On Mon, Jul 29, 2024 at 11:10 AM Werner LEMBERG <w...@gnu.org> wrote:
>
>
> >> It would seem that though shifts and changes in the lengths of the
> >> staves are "common", small and relatively benign problems,
> >> rotations and scales (magnifications) should be considered major
> >> disasters, right?
> >
> > Rotations do not generally happen. Virtually all the positioning is
> > rectilinear, and scaling is also not common. What happens that
> > objects end up in different locations, and sometimes variable
> > objects (slurs, beams) have different sizes.
>
> BTW, I got an interesting reply on StackExchange; maybe you two (Luca
> and Han-Wen) want to comment on it.
>
>   
> https://computergraphics.stackexchange.com/questions/14143/search-for-special-image-difference-metric/14145

AFAICT, this just does some fuzzing so that single-pixel
differences/shifts do not generate differences.

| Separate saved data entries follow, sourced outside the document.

This design comes from an exercise in tuning for small area, a short achievable clock period and few clock cycles per item on the open sky130 flow, not from production work. Function was checked by simulation only, so behaviour that the tests miss may differ from the original. Power and IR drop assume default switching activity.

// neurona_mac
module neurona_mac #(
    parameter int Signo     = 1,
    parameter int Magnitud  = 7,
    parameter int Precision = 24,
    parameter int Width     = Signo + Magnitud + Precision,
    parameter int NEntradas = 4
) (
    input  logic             CLK,
    input  logic             RST,
    input  logic             Inicio,
    input  logic [Width-1:0] Sesgo,
    input  logic             EntradaValida,
    input  logic [Width-1:0] Entrada,
    input  logic [Width-1:0] Peso,
    output logic             Ocupado,
    output logic             Listo,
    output logic [Width-1:0] Salida,
    output logic             Error
);
    logic       ocupado_q, libre_q, listo_q;
    logic [2:0] cuenta_q;
    logic       v1_q, l1_q, v2_q, l2_q;
    logic       acepta, toma, fin;
    assign acepta = Inicio && libre_q;
    assign toma   = !libre_q && EntradaValida && !cuenta_q[2];
    assign fin    = v2_q && l2_q;
    always_ff @(posedge CLK or posedge RST) begin
        if (RST) libre_q <= 1'b1;
        else     libre_q <= !(acepta || (!libre_q && !fin));
    end
    always_ff @(posedge CLK or posedge RST) begin
        if (RST) begin
            ocupado_q <= 1'b0;
            listo_q   <= 1'b0;
            cuenta_q  <= 3'd0;
            v1_q      <= 1'b0;
            l1_q      <= 1'b0;
            v2_q      <= 1'b0;
            l2_q      <= 1'b0;
        end else begin
            ocupado_q <= acepta || (!libre_q && !fin);
            listo_q   <= fin;
            if (libre_q) cuenta_q <= 3'd0;
            else if (toma) cuenta_q <= cuenta_q + 3'd1;
            v1_q <= toma;
            l1_q <= toma && (cuenta_q == 3'(NEntradas - 1));
            v2_q <= v1_q;
  ...
export LEC_CHECK = 0
export CAP_MARGIN = 20
export CORE_MARGIN = 2
export CORE_UTILIZATION = 40
export SLEW_MARGIN = 20
export SYNTH_HIERARCHICAL = 1
export TNS_END_PERCENT = 0
create_clock -name core_clock -period 13.5 [get_ports {CLK}]
standard.sh (not shown) runs the stock make flow with config.mk's settings and CLKGATE_MAP_FILE= SYNTH_SCRIPT=/design/flow/synth_recipe.tcl, a recipe that flattens the netlist after the stock synthesis.
==> flow/flow/run.sh <==
#!/bin/bash
set -euo pipefail
MARGIN=$(cat flow/margin.txt)
bash standard.sh SETUP_SLACK_MARGIN=$MARGIN \
  "BUFFER_PORTS_ARGS=-buffer_cell sky130_fd_sc_hd__buf_1" \
  finish > orfs_make.log 2>&1
==> flow/flow/margin.txt <==
9.7
The starting point finished with timing, DRC and antenna clean.
Testbench counts at the start, summed over its fixed seeds: cycles 3,584, items 512.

I had an idea of what one could do, but really, we first need a
representative test set of image pairs, both pairs with important
differences and spurious differences, so we can see what a new
algorithm looks like.

The idea is that we'd want to trigger less on diffuse lines of
difference (shifted staffline), but more on concentrated blobs
(disappearing symbol). Here is a suggestion

* generate images without anti-aliasing
* generate the image diff
* for each changed pixel, count the number of changed neighbor pixels.
* for each pixel, take max(changed - THRESHOLD, 0)
* then do MAE or some other metric on that image.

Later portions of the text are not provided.